Teen killers' family lives revealed in transcripts
Bethany Lindsay, ctvbc.ca
Published Tuesday, April 12, 2011 8:12PM PDT
Teen killers Kruse Wellwood and Cameron Moffat may share a lust for rape and mutilation, but their relationships with their parents couldn't be more different, according to newly released evidence.
Transcripts of telephone conversations and prison visits between the two boys who murdered 18-year-old Kimberly Proctor and their parents were made public this week. All of the conversations took place in June and July, after the boys were arrested for the March 18, 2010 murder in Langford, B.C.
The transcripts reveal that 16-year-old Wellwood's conversations with mother Nadine typically devolved into angry arguments and attempts at emotional manipulation, while 17-year-old Moffat joked with his parents and listened to their advice.
Kruse and Nadine Wellwood spoke by telephone on June 22, 2010, after Nadine brought her son a suit for court appearances. The pants were too big and the jacket was too small, Kruse says, and he berates his mother for not writing down the correct size.
"You did a very bad job listening to me when I expressly told you my sizes," Kruse says. "I expect that I'd be able to talk to you and I'd be able to tell you something and you'd be able to y'know, at least understand what I told you."
When she protests that the reception during their last conversation was poor, he calls that a "bullshit" excuse.
"Look Mom, there's nothing I can do being in here. So, I'm relying very heavily on you and you've been failing me every single time."
Nadine visited Kruse in prison on July 4, 2010. After a brief discussion about books -- Herman Hesse's "Siddhartha" in particular -- Nadine advises her son to plead guilty to raping and murdering Proctor.
"Look, just keep your fuckin' face out of it. I know what I'm doing. Understand that?" Kruse answers.
His mother tells him that she's afraid of him and that he violated her home by carrying out the brutal attack on Proctor in the family's garage while Nadine was out of the province.
"You have to understand that I can't support you in any way.... Like, if they were to put you on bail I'm not gonna take you in the house.... ‘Cause I don't feel safe," Nadine says.
Her son's answer is anything but reassuring.
"If you weren't safe you would already be dead," Kruse says.
The conversation also turns to Kruse's father and fellow murderer, Robert Dezwaan, who is currently in jail for killing 16-year-old Cherish Oppenheim near Merritt in 2001. Nadine says that father and son have left her equally frightened.
"You can't feel safe in your house when you have to guard why you say and do because you're worried that somebody is going to freak out," she says.
"I had the same thing with your dad.... You guys have no guilt, and no conscience, and some strange sense of, oh what was that word, narcissism."
She goes on to suggest that sociopathy is genetic and that Kruse inherited the gene from his father.
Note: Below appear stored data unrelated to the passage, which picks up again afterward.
<file path="src/rtl/tws_queue.sv">
// Short FIFO that decouples the front end from the back end.
// Depends on nothing but its parameters.
`default_nettype none

module tws_queue #(
	parameter int WIDTH = 8,
	parameter int DEPTH = 2
) (
	input  wire logic             clk,
	input  wire logic             arst_n,
	input  wire logic             push,
	input  wire logic [WIDTH-1:0] din,
	input  wire logic             pop,
	output logic [WIDTH-1:0]      dout,
	output logic                  nonempty,
	output logic                  full
);

	localparam int PTR_W = (DEPTH > 1) ? $clog2(DEPTH) : 1;
	localparam int CNT_W = $clog2(DEPTH + 1);

	logic [WIDTH-1:0] slot_q [DEPTH];
	logic [PTR_W-1:0] wr_q, rd_q;
	logic [CNT_W-1:0] count_q;
	logic             do_push, do_pop;

	assign nonempty = (count_q != '0);
	assign full     = (count_q == CNT_W'(DEPTH));
	assign do_pop   = pop && nonempty;
	assign do_push  = push && (!full || do_pop);
	assign dout     = slot_q[rd_q];

	// Advance pointers and count
	always_ff @(posedge clk or negedge arst_n) begin
		if (!arst_n) begin
			wr_q    <= '0;
			rd_q    <= '0;
			count_q <= '0;
		end else begin
			if (do_push) begin
				wr_q <= (wr_q == PTR_W'(DEPTH - 1)) ? '0 : wr_q + 1'b1;
			end
			if (do_pop) begin
				rd_q <= (rd_q == PTR_W'(DEPTH - 1)) ? '0 : rd_q + 1'b1;
			end
			count_q <= count_q + CNT_W'(do_push) - CNT_W'(do_pop);
		end
	end

	// Store entries
	always_ff @(posedge clk) begin
		if (do_push) begin
			slot_q[wr_q] <= din;
		end
	end

	a_no_drop: assert property (@(posedge clk) disable iff (!arst_n)
		push |-> (!full || (pop && nonempty)))
		else $error("queue push lost while full");
	a_count_rng: assert property (@(posedge clk) disable iff (!arst_n)
		count_q <= CNT_W'(DEPTH))
		else $error("queue count out of range");
	a_count_up: assert property (@(posedge clk) disable iff (!arst_n)
		(do_push && !do_pop) |=> count_q == $past(count_q) + 1'b1)
		else $error("queue count did not advance on push");

endmodule

`default_nettype wire

</file>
Kruse responds by disagreeing at first, and then suggesting that if what she says is true, she is directly responsible for his crimes.
"If you're telling me that it's the sociopath gene and I can't control it, then you giving birth to me is the cause of everything in my life. Everything I've ever done, I can't control myself," he says.
He later says that he loves his girlfriend more than his mother.
"Do you know why I love her and not you to the same degree?" Kruse asks his mother. "Because she's better than you, better. To me, she has more value as a person ‘cause she gives me more reason to love her."
Moffat talked about fitness with his parents
In contrast, Cameron Moffat seems to have a much easier relationship with his parents, listening to their advice and joking with them about buffing up in prison.
In a June 26, 2010 prison visit, his mother Sarah Moffat told him he should do push-ups in his cell.
"Try and remember about mind, body and spirit and don't get soft, okay?" she tells her son.
Father George Moffat pipes in with an example, albeit not a particularly analogous one: "Nelson Mandela was in jail for 27 years and he got in pretty good shape."
When Sarah tells Cameron, a pudgy boy, that she hopes he has a "six-pack," or a washboard stomach, when he gets out of jail, he answers, "By the time I get out I'll have a 32-pack."
The Moffats bring their son a blank notebook, but advise him to be careful about what he writes in it.
"Don't draw little guys running around with daggers stuck through their heads or stuff like that. That'll get you in shit," George says.
When he talks to his mother again by phone on July 5, 2010, a day before a court appearance, Cameron listens to his mother's advice about sitting quietly and shaving in the morning.
She also suggests he should show some remorse: "If you feel bad about it you need to let people know you feel bad about it, because this is a very bad thing."
Cameron replies that his "dignity" is getting in the way of that.
Despite that brief disagreement, the conversation ends with the two expressing their love for each other, and Sarah promising her son she'd do at least 60 sit-ups that day.
Moffat and Wellwood were both sentenced as adults last week to life in prison with no chance of parole for 10 years for killing Proctor and setting her body on fire near a popular trail.